Standard industry thinking around small wind has been that any wind machine below “utility size” should be categorized as “small.” And, typically, that meant really small: anything from a Southwest Wind Power Skystream 3.7 (a 1.8 kW machine), to a Bergey XL (a 10 kW machine) up to a Jacobs 31-20 (a 20 kW machine). Small wind.
Well, as a pickup manufacturer said in the 1990s: The rules have changed.
Check out the live feed (yes, this is a live feed folks) for Energy Concepts latest completed turbine project in Fort Atkinson, WI: a Northern Power Systems Northwind 100, a 100 kW machine. This size turbine, capable of producing 100,000+ kWhs a year in a decent wind regime, would have hardly been “small” 25 years ago, but compared to the mammoth 1.5 MW machines going up today, it is, indeed, classified as small wind: capable of powering a farm, light industrial plant or even a campus.
Meet the new small wind.
This turbine sits atop a 121′ tower, and with its 35′ blades, the Northwind tops out just short of 160′. At its current location, on the campus of Madison Area Technical College in Fort Atkinson, the certified site assessment estimates production in the range of 120,000 kWhs at an average wind speed of 11.3 mph.
Putting a 100 kW turbine up is not for the feint of heart. Bringing all necessary tower sections, nacelle and rotors to the same place at the same time takes strategic planning and practiced logistical excellence. And, arranging for a 90 ton crane to be on-site and effectively working to off-set its hourly rate above $500 an hour requires a level of project management far beyond most construction firms.
And, of course, before any of this happens, there is the entire backstory to a project. A successful bid had to be assembled. One that takes into consideration all matters of fact in regard to installation, operation and maintenance, personnel training, the works. Energy Concepts not only won that bid, but consummated the grant writing on behalf of MATC, ensuring that two different $100,000 grants–one from Focus on Energy and one from WE Energies–would flow to the project.
So, small wind just got a lot bigger. And making it happen, coordinating the entire project, collaborating with all contractors and completing a full $500,000 project on-time and on-budget is anything but small or easy.
More details after the jump.
Readers should understand that wind turbines, unlike solar energy, undergo huge production gains as they scale up because potential generation expands at the cube of a turbine’s swept area (essentially the circumference of the wind blades). Increasing the swept area of a turbine by 2 units (i.e. making the blades longer) can lead to an 8 unit increase in power generation.
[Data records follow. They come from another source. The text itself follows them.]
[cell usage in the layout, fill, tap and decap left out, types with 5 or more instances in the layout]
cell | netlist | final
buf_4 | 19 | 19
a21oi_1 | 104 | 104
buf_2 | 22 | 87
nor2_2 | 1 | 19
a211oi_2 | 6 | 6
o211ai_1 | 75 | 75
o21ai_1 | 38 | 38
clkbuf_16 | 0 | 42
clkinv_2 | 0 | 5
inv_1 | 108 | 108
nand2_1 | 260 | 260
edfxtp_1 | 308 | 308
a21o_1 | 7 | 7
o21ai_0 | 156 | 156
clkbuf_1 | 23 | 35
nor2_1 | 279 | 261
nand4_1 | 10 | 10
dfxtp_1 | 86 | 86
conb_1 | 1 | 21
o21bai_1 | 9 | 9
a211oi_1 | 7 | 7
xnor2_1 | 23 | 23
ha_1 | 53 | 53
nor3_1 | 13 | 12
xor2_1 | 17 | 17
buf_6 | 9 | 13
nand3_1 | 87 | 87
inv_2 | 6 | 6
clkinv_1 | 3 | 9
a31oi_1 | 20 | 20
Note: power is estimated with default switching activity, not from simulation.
==> src/scratchpad_cfg.svh <==
`ifndef SCRATCHPAD_CFG_SVH
`define SCRATCHPAD_CFG_SVH

`default_nettype none

// Request field widths
`define SP_ADDR_WIDTH 16
`define SP_ELEM_WIDTH 32
`define SP_TAG_WIDTH 2

// Tags in use per direction
`define SP_LD_COUNT 3
`define SP_ST_COUNT 2

// Storage sizes
`define SP_LSQ_DEPTH 4
`define SP_MEM_DEPTH 64

// Cycles a half-filled store tag may wait before it counts as deadlocked
`define SP_DEADLOCK_TIMEOUT 64

`default_nettype wire

`endif

==> src/scratchpad_pkg.sv <==
`include "scratchpad_cfg.svh"

`default_nettype none

package scratchpad_pkg;

  // --------------------------------------------------
  // Payload and index types
  // --------------------------------------------------
  typedef logic [`SP_ELEM_WIDTH-1:0] elem_t;

  // Memory index is the low part of the address field
  typedef logic [$clog2(`SP_MEM_DEPTH)-1:0] mem_idx_t;

  typedef logic [`SP_TAG_WIDTH-1:0] tag_t;

  // --------------------------------------------------
  // Error reporting
  // --------------------------------------------------
  typedef logic [15:0] err_code_t;

  localparam err_code_t ERR_NONE           = 16'd0;
  localparam err_code_t ERR_TAG_OOB        = 16'd1;
  localparam err_code_t ERR_STORE_DEADLOCK = 16'd2;

endpackage

`default_nettype wire

==> src/mem_error_monitor.sv <==
`timescale 1ns/1ps

`include "scratchpad_cfg.svh"

`default_nettype none

module mem_error_monitor (
  input  logic                      clk,
  input  logic                      rst_n,
  input  logic                      ld_valid,
  input  scratchpad_pkg::tag_t      ld_tag,
  input  logic                      st_addr_valid,
  input  scratchpad_pkg::tag_t      st_addr_tag,
  input  logic                      st_data_valid,
  input  scratchpad_pkg::tag_t      st_data_tag,
  input  logic                      deadlock,
  output logic                      error_valid,
  output scratchpad_pkg::err_code_t error_code
);

  logic                      tag_oob;
  logic                      err_detect;
  scratchpad_pkg::err_code_t err_next;

  // --------------------------------------------------
  // Tag range checks on valid alone
  // --------------------------------------------------
  assign tag_oob = (ld_valid && int'(ld_tag) >= `SP_LD_COUNT) ||
                   (st_addr_valid && int'(st_addr_tag) >= `SP_ST_COUNT) ||
                   (st_data_valid && int'(st_data_tag) >= `SP_ST_COUNT);

  // Tag error outranks deadlock
  always_comb begin
    err_detect = 1'b1;
    if (tag_oob) begin
      err_next = scratchpad_pkg::ERR_TAG_OOB;
    end else if (deadlock) begin
      err_next = scratchpad_pkg::ERR_STORE_DEADLOCK;
    end else begin
      err_detect = 1'b0;
      err_next   = scratchpad_pkg::ERR_NONE;
    end
  end

  // First error sticks until reset
  always_ff @(posedge clk or negedge rst_n) begin
    if (!rst_n) begin
      error_valid <= 1'b0;
      error_code  <= scratchpad_pkg::ERR_NONE;
    end else if (!error_valid && err_detect) begin
      error_valid <= 1'b1;
      error_code  <= err_next;
    end
  end

endmodule

`default_nettype wire

==> src/scratchpad_mem.sv <==
`timescale 1ns/1ps

`include "scratchpad_cfg.svh"

`default_nettype none

module scratchpad_mem (
  input  logic                     clk,
  input  logic                     wr_en,
  input  scratchpad_pkg::mem_idx_t wr_idx,
  input  scratchpad_pkg::elem_t    wr_data,
  input  scratchpad_pkg::mem_idx_t rd_idx,
  output scratchpad_pkg::elem_t    rd_data
);

  localparam int DEPTH = `SP_MEM_DEPTH;

  // --------------------------------------------------
  // Storage array
  // --------------------------------------------------
  scratchpad_pkg::elem_t mem [DEPTH];

  // Single write port, driven by the store pairing unit
  always_ff @(posedge clk) begin
    if (wr_en) begin
      mem[wr_idx] <= wr_data;
    end
  end

  // --------------------------------------------------
  // Read port
  // --------------------------------------------------
  // Zero-latency read, so a load sees the array as of this cycle
  // and a same-cycle store shows up only on the next one
  assign rd_data = mem[rd_idx];

endmodule

`default_nettype wire

==> src/scratchpad_top.sv <==
`timescale 1ns/1ps

`include "scratchpad_cfg.svh"

`default_nettype none

module scratchpad_top (
  input  logic                                   clk,
  input  logic                                   rst_n,
  // Load request and responses
  input  logic                                   ld_addr_valid,
  output logic                                   ld_addr_ready,
  input  logic [`SP_TAG_WIDTH+`SP_ADDR_WIDTH-1:0] ld_addr_data,
  output logic                                   ld_data_valid,
  input  logic                                   ld_data_ready,
  output logic [`SP_TAG_WIDTH+`SP_ELEM_WIDTH-1:0] ld_data_data,
  output logic                                   ld_done_valid,
  input  logic                                   ld_done_ready,
  output scratchpad_pkg::tag_t                   ld_done_data,
  // Store streams and completion
  input  logic                                   st_addr_valid,
  output logic                                   st_addr_ready,
  input  logic [`SP_TAG_WIDTH+`SP_ADDR_WIDTH-1:0] st_addr_data,
  input  logic                                   st_data_valid,
  output logic                                   st_data_ready,
  input  logic [`SP_TAG_WIDTH+`SP_ELEM_WIDTH-1:0] st_data_data,
  output logic                                   st_done_valid,
  input  logic                                   st_done_ready,
  output scratchpad_pkg::tag_t                   st_done_data,
  // Sticky error
  output logic                                   error_valid,
  output scratchpad_pkg::err_code_t              error_code
);

  localparam int NTAG  = `SP_ST_COUNT;
  localparam int AW    = `SP_ADDR_WIDTH;
  localparam int EW    = `SP_ELEM_WIDTH;
  localparam int IDX_W = $bits(scratchpad_pkg::mem_idx_t);

  // Out-of-range store tags fall back to tag 0
  function automatic scratchpad_pkg::tag_t clamp_st_tag(input scratchpad_pkg::tag_t raw);
    if (int'(raw) >= NTAG) begin
      return '0;
    end
    return raw;
  endfunction

  // --------------------------------------------------
  // Tag split
  // --------------------------------------------------
  scratchpad_pkg::tag_t     ld_tag;
  scratchpad_pkg::tag_t     st_addr_tag;
  scratchpad_pkg::tag_t     st_data_tag;
  scratchpad_pkg::mem_idx_t ld_idx;
  scratchpad_pkg::elem_t    rd_data;

  assign ld_tag      = ld_addr_data[AW +: `SP_TAG_WIDTH];
  assign ld_idx      = ld_addr_data[IDX_W-1:0];
  assign st_addr_tag = st_addr_data[AW +: `SP_TAG_WIDTH];
  assign st_data_tag = st_data_data[EW +: `SP_TAG_WIDTH];

  // --------------------------------------------------
  // Load path, zero latency
  // --------------------------------------------------
  assign ld_addr_ready = ld_addr_valid && ld_data_ready && ld_done_ready;
  assign ld_data_valid = ld_addr_valid;
  assign ld_done_valid = ld_addr_valid;
  assign ld_data_data  = {ld_tag, rd_data};
  assign ld_done_data  = ld_tag;

  // --------------------------------------------------
  // Store queues and pairing
  // --------------------------------------------------
  logic [NTAG-1:0]                     addr_present;
  logic [NTAG-1:0]                     data_present;
  logic [NTAG-1:0]                     pop;
  scratchpad_pkg::mem_idx_t [NTAG-1:0] addr_heads;
  scratchpad_pkg::elem_t [NTAG-1:0]    data_heads;
  logic                                wr_en;
  scratchpad_pkg::mem_idx_t            wr_idx;
  scratchpad_pkg::elem_t               wr_data;
  logic                                deadlock;

  tagged_store_queue #(.payload_t(scratchpad_pkg::mem_idx_t)) i_addr_queue (
    .clk          (clk),
    .rst_n        (rst_n),
    .push_valid   (st_addr_valid),
    .push_tag     (clamp_st_tag(st_addr_tag)),
    .push_payload (st_addr_data[IDX_W-1:0]),
    .pop          (pop),
    .push_ready   (st_addr_ready),
    .head_present (addr_present),
    .head_payload (addr_heads)
  );

  tagged_store_queue #(.payload_t(scratchpad_pkg::elem_t)) i_data_queue (
    .clk          (clk),
    .rst_n        (rst_n),
    .push_valid   (st_data_valid),
    .push_tag     (clamp_st_tag(st_data_tag)),
    .push_payload (st_data_data[EW-1:0]),
    .pop          (pop),
    .push_ready   (st_data_ready),
    .head_present (data_present),
    .head_payload (data_heads)
  );

  store_pair_unit i_store_pair_unit (
    .clk           (clk),
    .rst_n         (rst_n),
    .addr_present  (addr_present),
    .data_present  (data_present),
    .addr_heads    (addr_heads),
    .data_heads    (data_heads),
    .st_done_ready (st_done_ready),
    .pop           (pop),
    .st_done_valid (st_done_valid),
    .st_done_data  (st_done_data),
    .wr_en         (wr_en),
    .wr_idx        (wr_idx),
    .wr_data       (wr_data),
    .deadlock      (deadlock)
  );

  scratchpad_mem i_scratchpad_mem (
    .clk     (clk),
    .wr_en   (wr_en),
    .wr_idx  (wr_idx),
    .wr_data (wr_data),
    .rd_idx  (ld_idx),
    .rd_data (rd_data)
  );

  // Raw tags go to the monitor so clamped stores are still flagged
  mem_error_monitor i_mem_error_monitor (
    .clk           (clk),
    .rst_n         (rst_n),
    .ld_valid      (ld_addr_valid),
    .ld_tag        (ld_tag),
    .st_addr_valid (st_addr_valid),
    .st_addr_tag   (st_addr_tag),
    .st_data_valid (st_data_valid),
    .st_data_tag   (st_data_tag),
    .deadlock      (deadlock),
    .error_valid   (error_valid),
    .error_code    (error_code)
  );

endmodule

`default_nettype wire

==> src/store_pair_unit.sv <==
`timescale 1ns/1ps

`include "scratchpad_cfg.svh"

`default_nettype none

module store_pair_unit (
  input  logic                                        clk,
  input  logic                                        rst_n,
  input  logic [`SP_ST_COUNT-1:0]                     addr_present,
  input  logic [`SP_ST_COUNT-1:0]                     data_present,
  input  scratchpad_pkg::mem_idx_t [`SP_ST_COUNT-1:0] addr_heads,
  input  scratchpad_pkg::elem_t [`SP_ST_COUNT-1:0]    data_heads,
  input  logic                                        st_done_ready,
  output logic [`SP_ST_COUNT-1:0]                     pop,
  output logic                                        st_done_valid,
  output scratchpad_pkg::tag_t                        st_done_data,
  output logic                                        wr_en,
  output scratchpad_pkg::mem_idx_t                    wr_idx,
  output scratchpad_pkg::elem_t                       wr_data,
  output logic                                        deadlock
);

  localparam int NTAG    = `SP_ST_COUNT;
  localparam int TIMEOUT = `SP_DEADLOCK_TIMEOUT;
  localparam int CNT_W   = $clog2(TIMEOUT + 1);

  logic [NTAG-1:0] pair_ready;
  logic [NTAG-1:0] dl_hit;

  assign pair_ready = addr_present & data_present;

  // --------------------------------------------------
  // Lowest ready tag wins, one pair per cycle
  // --------------------------------------------------
  always_comb begin
    st_done_valid = 1'b0;
    st_done_data  = '0;
    wr_idx        = '0;
    wr_data       = '0;
    // Walk downwards so the lowest tag is assigned last
    for (int t = NTAG - 1; t >= 0; t--) begin
      if (pair_ready[t]) begin
        st_done_valid = 1'b1;
        st_done_data  = scratchpad_pkg::tag_t'(t);
        wr_idx        = addr_heads[t];
        wr_data       = data_heads[t];
      end
    end
  end

  // Write and pop happen on the done transfer
  assign wr_en = st_done_valid && st_done_ready;

  always_comb begin
    pop = '0;
    for (int t = 0; t < NTAG; t++) begin
      pop[t] = wr_en && (st_done_data == scratchpad_pkg::tag_t'(t));
    end
  end

  // --------------------------------------------------
  // Deadlock watchdog per tag
  // --------------------------------------------------
  for (genvar t = 0; t < NTAG; t++) begin : g_watchdog
    logic [CNT_W-1:0] wait_cnt;
    logic             one_sided;

    // Only one half of the pair is queued
    assign one_sided = addr_present[t] ^ data_present[t];

    always_ff @(posedge clk or negedge rst_n) begin
      if (!rst_n) begin
        wait_cnt <= '0;
      end else if (!one_sided) begin
        wait_cnt <= '0;
      end else if (wait_cnt != CNT_W'(TIMEOUT)) begin
        wait_cnt <= wait_cnt + CNT_W'(1);
      end
    end

    assign dl_hit[t] = (wait_cnt == CNT_W'(TIMEOUT));
  end

  assign deadlock = |dl_hit;

endmodule

`default_nettype wire

==> src/tagged_store_queue.sv <==
`timescale 1ns/1ps

`include "scratchpad_cfg.svh"

`default_nettype none

module tagged_store_queue #(
  parameter type payload_t = scratchpad_pkg::elem_t
) (
  input  logic                            clk,
  input  logic                            rst_n,
  input  logic                            push_valid,
  input  scratchpad_pkg::tag_t            push_tag,
  input  payload_t                        push_payload,
  input  logic [`SP_ST_COUNT-1:0]         pop,
  output logic                            push_ready,
  output logic [`SP_ST_COUNT-1:0]         head_present,
  output payload_t [`SP_ST_COUNT-1:0]     head_payload
);

  localparam int NTAG  = `SP_ST_COUNT;
  localparam int DEPTH = `SP_LSQ_DEPTH;
  localparam int PTR_W = (DEPTH > 1) ? $clog2(DEPTH) : 1;
  localparam int CNT_W = PTR_W + 1;

  logic [NTAG-1:0] tag_hit;
  logic [NTAG-1:0] full;

  // --------------------------------------------------
  // One circular FIFO per store tag
  // --------------------------------------------------
  for (genvar t = 0; t < NTAG; t++) begin : g_tag
    payload_t         slots [DEPTH];
    logic [PTR_W-1:0] wr_ptr;
    logic [PTR_W-1:0] rd_ptr;
    logic [CNT_W-1:0] count;
    logic             push_en;
    logic             pop_en;

    assign tag_hit[t] = (push_tag == scratchpad_pkg::tag_t'(t));
    assign full[t]    = (count == CNT_W'(DEPTH));
    assign push_en    = push_valid && tag_hit[t] && !full[t];
    // A pop of an empty FIFO is ignored
    assign pop_en     = pop[t] && (count != '0);

    always_ff @(posedge clk or negedge rst_n) begin
      if (!rst_n) begin
        wr_ptr <= '0;
        rd_ptr <= '0;
        count  <= '0;
      end else begin
        if (push_en) begin
          wr_ptr <= (wr_ptr == PTR_W'(DEPTH - 1)) ? '0 : wr_ptr + PTR_W'(1);
        end
        if (pop_en) begin
          rd_ptr <= (rd_ptr == PTR_W'(DEPTH - 1)) ? '0 : rd_ptr + PTR_W'(1);
        end
        // Count holds when push and pop land together
        case ({push_en, pop_en})
          2'b10:   count <= count + CNT_W'(1);
          2'b01:   count <= count - CNT_W'(1);
          default: count <= count;
        endcase
      end
    end

    always_ff @(posedge clk) begin
      if (push_en) begin
        slots[wr_ptr] <= push_payload;
      end
    end

    assign head_present[t] = (count != '0);
    assign head_payload[t] = slots[rd_ptr];
  end

  // --------------------------------------------------
  // Ready follows the target tag only, never push_valid
  // --------------------------------------------------
  always_comb begin
    push_ready = 1'b0;
    for (int t = 0; t < NTAG; t++) begin
      if (tag_hit[t]) begin
        push_ready = !full[t];
      end
    end
  end

endmodule

`default_nettype wire

==> config.mk <==
export PLATFORM = sky130hd
export DESIGN_NAME = scratchpad_top
export DESIGN_NICKNAME = d
export VERILOG_FILES = /design/src/scratchpad_pkg.sv /design/src/mem_error_monitor.sv /design/src/scratchpad_mem.sv /design/src/scratchpad_top.sv /design/src/store_pair_unit.sv /design/src/tagged_store_queue.sv
export VERILOG_INCLUDE_DIRS = /design/src
export SDC_FILE = /design/constraint.sdc
export NUM_CORES = 2
export LEC_CHECK = 0
export BUFFER_PORTS_ARGS = -buffer_cell sky130_fd_sc_hd__buf_2
export CORE_MARGIN = 3
export CORE_UTILIZATION = 60
export CTS_CLUSTER_DIAMETER = 80
export DETAILED_ROUTE_END_ITERATION = 8
export PLACE_DENSITY = 0.76
export SLEW_MARGIN = 20
export SYNTH_ARGS = -nofsm -noshare
export SYNTH_HDL_FRONTEND = slang
export SYNTH_HIERARCHICAL = 1
export SYNTH_SLANG_ARGS = --single-unit
export TNS_END_PERCENT = 30
==> constraint.sdc <==
create_clock -name clk -period 5.5 [get_ports clk]
set_clock_uncertainty 0.1 [all_clocks]
set_input_delay 0.825 -clock clk [delete_from_list [all_inputs] [get_ports clk]]
set_output_delay 0.825 -clock clk [all_outputs]
set_load 0.02 [all_outputs]
==> summary.md <==
| Metric | Value |
|---|---|
| Mapped Cells | 4032 |
| Leakage | 32.9 nW |
| Top-count cell post-synth | edfxtp_1 |
| Congestion Overflow GR | 0 |
| Detail Placement HPWL | 122 mm |
| Met3 WL post-DR | 24.3 mm |
| # setup viols final | 0 |
| Fmax | 0.205 GHz |
| Die W | 398 µm |
| Initial antenna violation count | 9 |
| Clock buffer depth | 3 |
| # DRC | 0 |
| Synth top area share | 76.6% |
| Vias in the first global route | 45703 |
| Worst slew pin tran | 1.10 ns |
| CTS Buf Count | 221 |
| Finished Layout Cells | 6544 |
| Hold Slack | 0.144 ns |
| Iter 0 DRT Violations | 6202 |
| Placed cell area | 0.0966 mm² |
| Worst path arrival time | 3.95 ns |
| M1 WL | 79.6 mm |
| Area leader, netlist | edfxtp_1 |
| First-pass GRT wire length | 322 mm |
| CTS tree | yes |
| Most frequent cells after synthesis | edfxtp_1, mux4_2, nor2_1 |
| Die ar. | 0.159 mm² |
| Final layout net count | 4431 |
| Root Buffer | clkbuf_16 |
| Mean Syn Cell Area | 22.9 µm² |
| Largest net degree at the start of global routing | 65 |
| Met2 WL post-DR | 109 mm |
| Fill cell count | 8800 |
| H-tree Lvls | 4 |
| Wire length per cell | 33.9 µm |
| Clock Latency Late Sink | 0.84 ns |
| Ports | 139 |
| Share of cells above drive strength 1 | 29.6% |
| Ys Warns | 6 |
| Final Slew Violations | 0 |
| CTS resizes | 0 |
| Clock sinks | 2397 |
| Distinct cells, synth | 55 |
| Top Metal Used | met5 |
| Post-synthesis async set-or-reset flop share | 1.88% |
| Tmin final | 4.87 ns |
| Post-Route Setup TNS | 0 ns |
| Kind of end point of the critical path | primary output |
| Post-synth EDFFs | 2352 |
| Post-cts hold buffer count | 0 |
| Initial Utilization | 60.6% |
| Tot GR Track Use | 28.6% |
| I/O Buffers | 103 |
| DR vias | 44521 |
| Primary FF master, synth | edfxtp_1 |
| Slew HR | 26.6% |
| Post-route cell area | 0.104 mm² |
| Routability cong. | 0.788 |
| Final Hold Viols | 0 |
| CORE AREA | 0.152 mm² |
| Fin crit share | 88.6% |
| Worst hold path type | primary input to register |
| Pre-antenna DRT Iters | 6 |
| Via density | 6.80 |
| Worst-path clk slew | 0.06 ns |
| CP Class | primary input to primary output |
| Final core utilization | 68.1% |
| Critical Path Fanout Max | 45 |
| Synth area leaders | edfxtp_1, mux4_2, dfrtp_1, mux2i_1, nor2_1 |
| CP Launch Type | primary input |
| Rows | 143 |
| Synthesized area | 0.0923 mm² |
| Worst Path Required | 4.58 ns |
| Sequential fraction of the synthesis area | 77.8% |
| Peak VDD IR | 0.000577 V |
| Max-Cap Viols | 0 |
| Total Wirelength | 222 mm |
| Die Y | 398 µm |
| Post-CTS Setup Bufs | 0 |
| DRT antenna net count | 0 |
| RSZ-0062 raised after global routing | false |
| PwrDens | 508 mW/mm² |
| Post-Place Cells | 6125 |
| Yosys reg bits | 2397 |
| Status | completed |
| Layout area overhead | 12.4% |
layout make-up:
type	count	area [µm²]	area share, %
flip-flops and latches	2397	71800	69.2
diodes	7	17.5	0.0169
multi-input cells	1385	19900	19.2
well taps	2030	2540	2.45
repair buffers	280	2430	2.35
clock buffers	287	5830	5.62
inverters	34	128	0.123
clock inverters	124	1110	1.07
kinds of logic (layout without fill, tap and decap cells):
logic type,Yosys count,count (layout),share of synthesized area (%)
other,3,28,0.0122
and+or+nand+nor,324,324,1.73
adders and majority gates,34,34,0.494
muxes,737,737,16.5
buffers and inverters,268,725,1.48
xor gates and xnor gates,17,17,0.161
DFF,2397,2397,77.8
AOI/OAI and AO/OA,252,252,1.88
power by group:
part	switching (mW)	leakage [nW]	total, mW	internal, mW
Sequential	0.578	21.8	27.0	26.5
Clock	6.59	3.38	14.7	8.11
Combinational	8.39	7.75	10.9	2.52
final timing paths:
kind                                                                 start                                     endpoint  slack (ns)  cells past startpoint
min in group asynchronous                                            rst_n  i_data_queue/g_tag[1].wr_ptr[1]$_DFFE_PN0P_        0.43                      2
worst max register to register  i_addr_queue/g_tag[0].count[1]$_DFFE_PN0P_       i_scratchpad_mem/mem[27][29]$_DFFE_PP_        0.91                      8
worst min-delay path                                       st_data_data[7]  i_data_queue/g_tag[1].slots[0][7]$_DFFE_PP_        0.14                      1
worst min register to register  i_data_queue/g_tag[0].count[2]$_DFFE_PN0P_   i_data_queue/g_tag[0].count[2]$_DFFE_PN0P_        0.38                      1
max in group asynchronous                                            rst_n  i_data_queue/g_tag[1].rd_ptr[0]$_DFFE_PN0P_        4.44                      2
worst max-delay path                                       ld_addr_data[0]                              ld_data_data[3]        0.63                      7
layer usage:
layer  vias up  global-route usage (%)
li1      17605                       -
met1     23492                    40.3
met2      2930                    45.1
met3       488                    5.47
met4         6                    11.5
met5         -                       0
sequential cells by signal, summed over array words and instances, names as in the netlist:
name and cells:
i_addr_queue/g_tag.wr_ptr 4, i_data_queue/g_tag.count 6, i_store_pair_unit/g_watchdog.wait_cnt 14, i_mem_error_monitor/error_code 2, i_data_queue/g_tag.rd_ptr 4, i_scratchpad_mem/mem 2048, i_data_queue/g_tag.wr_ptr 4, i_addr_queue/g_tag.rd_ptr 4
i_mem_error_monitor/error_valid 1, i_addr_queue/g_tag.count 6, i_addr_queue/g_tag.slots 48, i_data_queue/g_tag.slots 256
So, virtually everyone who puts up a wind turbine has to confront this basic axiom: if I put up a bigger turbine, with a larger swept area, I dramatically increase the amount of power I can produce. Sometimes that means a bigger turbine, sometimes it means a taller tower to capture increased wind speeds.
But, the dynamic around wind is clear: capture 2 more units of wind, increase production 8 times. That’s not true of solar, where another panel or another string of panels yields no additional advantage, other than increased generation same as every other panel or string.
And, this is why, as time goes on, small wind is getting bigger, and so is big wind, the utility-scale turbines. Bigger is better in wind, and Energy Concepts is both proud and excited to be a part of helping a customer like Madison Area Technical College get out front in scaling up to pretty big small turbine.